- [TASK]:
Below are entries; copy exactly the lines from the one with "[repair_timing]" through the one with "buffers | 0 | 0 |", both included, and leave out the rest.

══ AVAILABLE DATA

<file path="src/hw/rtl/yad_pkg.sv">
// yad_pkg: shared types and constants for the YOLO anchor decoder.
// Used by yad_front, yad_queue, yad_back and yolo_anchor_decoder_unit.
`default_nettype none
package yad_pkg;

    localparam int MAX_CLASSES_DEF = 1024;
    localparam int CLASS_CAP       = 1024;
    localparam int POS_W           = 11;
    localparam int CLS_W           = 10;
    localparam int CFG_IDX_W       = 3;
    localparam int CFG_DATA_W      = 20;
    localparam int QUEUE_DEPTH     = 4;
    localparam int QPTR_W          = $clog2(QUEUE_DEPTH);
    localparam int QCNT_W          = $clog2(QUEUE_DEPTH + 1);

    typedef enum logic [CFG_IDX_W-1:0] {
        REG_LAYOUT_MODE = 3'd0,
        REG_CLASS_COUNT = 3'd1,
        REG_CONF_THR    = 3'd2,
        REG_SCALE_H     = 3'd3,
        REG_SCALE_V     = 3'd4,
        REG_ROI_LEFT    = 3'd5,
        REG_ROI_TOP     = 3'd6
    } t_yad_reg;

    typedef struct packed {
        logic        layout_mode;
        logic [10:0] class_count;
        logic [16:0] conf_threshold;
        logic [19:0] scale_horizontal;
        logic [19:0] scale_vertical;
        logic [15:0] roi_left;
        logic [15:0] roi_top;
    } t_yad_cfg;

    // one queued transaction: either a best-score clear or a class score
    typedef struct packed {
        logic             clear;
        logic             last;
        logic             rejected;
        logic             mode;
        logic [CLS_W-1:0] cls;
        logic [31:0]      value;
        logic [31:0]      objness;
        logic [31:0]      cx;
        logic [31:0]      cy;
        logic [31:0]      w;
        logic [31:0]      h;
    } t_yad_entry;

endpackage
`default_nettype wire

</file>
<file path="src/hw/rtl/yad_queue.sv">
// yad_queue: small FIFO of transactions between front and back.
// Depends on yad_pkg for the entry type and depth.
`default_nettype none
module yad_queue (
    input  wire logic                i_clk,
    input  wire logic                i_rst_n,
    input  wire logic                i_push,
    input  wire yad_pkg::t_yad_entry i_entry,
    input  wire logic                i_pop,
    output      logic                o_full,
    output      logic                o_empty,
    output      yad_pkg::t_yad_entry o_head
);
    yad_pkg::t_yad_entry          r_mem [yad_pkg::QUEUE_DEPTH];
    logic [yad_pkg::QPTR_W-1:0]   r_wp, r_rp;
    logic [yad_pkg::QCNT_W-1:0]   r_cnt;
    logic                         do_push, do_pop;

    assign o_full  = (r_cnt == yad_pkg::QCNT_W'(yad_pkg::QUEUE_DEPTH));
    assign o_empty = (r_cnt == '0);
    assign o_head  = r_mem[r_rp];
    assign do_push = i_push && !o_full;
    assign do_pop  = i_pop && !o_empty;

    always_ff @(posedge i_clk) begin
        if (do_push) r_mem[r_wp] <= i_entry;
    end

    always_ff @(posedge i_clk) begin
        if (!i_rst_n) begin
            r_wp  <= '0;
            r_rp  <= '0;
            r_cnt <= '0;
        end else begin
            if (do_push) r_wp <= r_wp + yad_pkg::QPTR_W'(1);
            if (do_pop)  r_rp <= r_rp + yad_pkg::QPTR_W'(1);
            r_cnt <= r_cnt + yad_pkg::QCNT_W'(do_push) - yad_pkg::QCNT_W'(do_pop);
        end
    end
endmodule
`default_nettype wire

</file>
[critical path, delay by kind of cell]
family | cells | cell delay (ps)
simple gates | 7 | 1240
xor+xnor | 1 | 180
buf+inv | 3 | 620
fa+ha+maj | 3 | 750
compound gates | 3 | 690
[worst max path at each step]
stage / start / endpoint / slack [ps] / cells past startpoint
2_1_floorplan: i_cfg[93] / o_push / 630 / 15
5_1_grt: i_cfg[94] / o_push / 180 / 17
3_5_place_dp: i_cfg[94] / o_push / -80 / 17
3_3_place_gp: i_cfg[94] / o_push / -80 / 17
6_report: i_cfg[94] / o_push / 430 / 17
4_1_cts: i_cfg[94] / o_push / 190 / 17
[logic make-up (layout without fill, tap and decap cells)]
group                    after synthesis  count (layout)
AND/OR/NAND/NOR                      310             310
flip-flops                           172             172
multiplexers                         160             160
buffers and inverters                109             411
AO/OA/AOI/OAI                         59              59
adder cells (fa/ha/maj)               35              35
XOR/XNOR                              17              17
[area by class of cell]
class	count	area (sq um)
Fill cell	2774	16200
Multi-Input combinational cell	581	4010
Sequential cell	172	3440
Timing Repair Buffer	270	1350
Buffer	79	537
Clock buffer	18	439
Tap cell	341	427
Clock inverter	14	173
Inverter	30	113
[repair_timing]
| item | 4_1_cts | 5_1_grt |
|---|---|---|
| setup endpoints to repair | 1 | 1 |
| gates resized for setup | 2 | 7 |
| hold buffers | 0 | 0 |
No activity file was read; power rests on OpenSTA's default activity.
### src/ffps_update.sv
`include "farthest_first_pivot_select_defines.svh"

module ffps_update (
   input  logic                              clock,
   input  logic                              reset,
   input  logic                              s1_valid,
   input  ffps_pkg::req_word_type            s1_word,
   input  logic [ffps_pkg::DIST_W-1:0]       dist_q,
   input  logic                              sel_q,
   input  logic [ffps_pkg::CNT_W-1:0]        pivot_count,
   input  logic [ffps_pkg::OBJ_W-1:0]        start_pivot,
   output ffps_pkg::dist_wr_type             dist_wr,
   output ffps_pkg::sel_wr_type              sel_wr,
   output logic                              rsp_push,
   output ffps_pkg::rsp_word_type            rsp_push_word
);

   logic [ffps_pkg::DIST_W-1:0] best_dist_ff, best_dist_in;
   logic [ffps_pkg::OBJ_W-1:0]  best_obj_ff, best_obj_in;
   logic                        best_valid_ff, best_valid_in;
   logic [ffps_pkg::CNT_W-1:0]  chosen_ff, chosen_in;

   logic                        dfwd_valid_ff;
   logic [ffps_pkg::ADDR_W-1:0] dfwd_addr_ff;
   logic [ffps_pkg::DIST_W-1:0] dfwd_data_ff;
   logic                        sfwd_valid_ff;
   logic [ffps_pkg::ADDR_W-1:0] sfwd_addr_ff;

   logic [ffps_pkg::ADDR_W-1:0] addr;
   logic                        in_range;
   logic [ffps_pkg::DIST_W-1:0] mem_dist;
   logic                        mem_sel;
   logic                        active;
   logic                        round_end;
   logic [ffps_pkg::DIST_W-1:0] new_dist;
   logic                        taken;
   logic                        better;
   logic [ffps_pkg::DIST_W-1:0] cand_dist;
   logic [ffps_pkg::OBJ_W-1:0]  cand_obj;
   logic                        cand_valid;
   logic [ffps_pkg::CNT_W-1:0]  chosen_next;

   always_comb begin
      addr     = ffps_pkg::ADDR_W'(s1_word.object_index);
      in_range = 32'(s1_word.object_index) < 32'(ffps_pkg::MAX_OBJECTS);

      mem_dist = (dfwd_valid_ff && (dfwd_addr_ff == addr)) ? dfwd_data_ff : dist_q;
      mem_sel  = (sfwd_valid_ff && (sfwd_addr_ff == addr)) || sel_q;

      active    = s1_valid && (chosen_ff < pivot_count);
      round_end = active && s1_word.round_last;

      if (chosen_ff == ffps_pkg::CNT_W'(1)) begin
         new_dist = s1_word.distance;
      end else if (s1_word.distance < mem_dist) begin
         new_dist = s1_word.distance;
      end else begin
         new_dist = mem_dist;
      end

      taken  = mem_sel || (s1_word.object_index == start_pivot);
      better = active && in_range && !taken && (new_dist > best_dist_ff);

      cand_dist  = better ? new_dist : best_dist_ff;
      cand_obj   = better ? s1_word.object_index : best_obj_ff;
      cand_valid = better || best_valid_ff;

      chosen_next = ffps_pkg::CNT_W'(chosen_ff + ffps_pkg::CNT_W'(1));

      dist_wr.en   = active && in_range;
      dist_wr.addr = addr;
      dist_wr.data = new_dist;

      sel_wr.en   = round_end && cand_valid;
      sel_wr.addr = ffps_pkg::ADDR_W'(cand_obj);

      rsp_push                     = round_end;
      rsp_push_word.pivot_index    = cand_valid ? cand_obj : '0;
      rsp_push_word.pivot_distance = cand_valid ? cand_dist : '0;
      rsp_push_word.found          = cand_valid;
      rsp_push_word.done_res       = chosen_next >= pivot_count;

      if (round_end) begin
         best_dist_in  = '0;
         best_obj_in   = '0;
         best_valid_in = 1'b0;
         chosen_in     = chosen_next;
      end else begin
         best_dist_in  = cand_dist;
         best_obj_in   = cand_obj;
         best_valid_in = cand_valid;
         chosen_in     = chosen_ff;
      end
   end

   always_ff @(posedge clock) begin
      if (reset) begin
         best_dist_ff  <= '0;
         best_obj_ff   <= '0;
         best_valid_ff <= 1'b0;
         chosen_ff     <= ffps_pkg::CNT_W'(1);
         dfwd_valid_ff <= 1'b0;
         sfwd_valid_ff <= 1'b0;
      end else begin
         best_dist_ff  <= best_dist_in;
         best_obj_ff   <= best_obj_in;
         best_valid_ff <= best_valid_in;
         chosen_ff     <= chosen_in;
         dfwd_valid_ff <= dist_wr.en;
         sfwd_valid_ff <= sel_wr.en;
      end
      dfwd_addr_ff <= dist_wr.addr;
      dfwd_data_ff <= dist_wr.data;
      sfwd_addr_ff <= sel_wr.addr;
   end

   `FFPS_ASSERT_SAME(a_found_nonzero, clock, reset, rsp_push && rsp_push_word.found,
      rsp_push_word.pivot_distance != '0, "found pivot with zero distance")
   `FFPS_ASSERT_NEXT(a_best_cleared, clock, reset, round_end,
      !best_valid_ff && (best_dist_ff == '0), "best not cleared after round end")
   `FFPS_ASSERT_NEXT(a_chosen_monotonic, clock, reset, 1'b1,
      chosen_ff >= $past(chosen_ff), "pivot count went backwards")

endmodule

════

- [ANSWER SECTION]:
[repair_timing]
| item | 4_1_cts | 5_1_grt |
|---|---|---|
| setup endpoints to repair | 1 | 1 |
| gates resized for setup | 2 | 7 |
| hold buffers | 0 | 0 |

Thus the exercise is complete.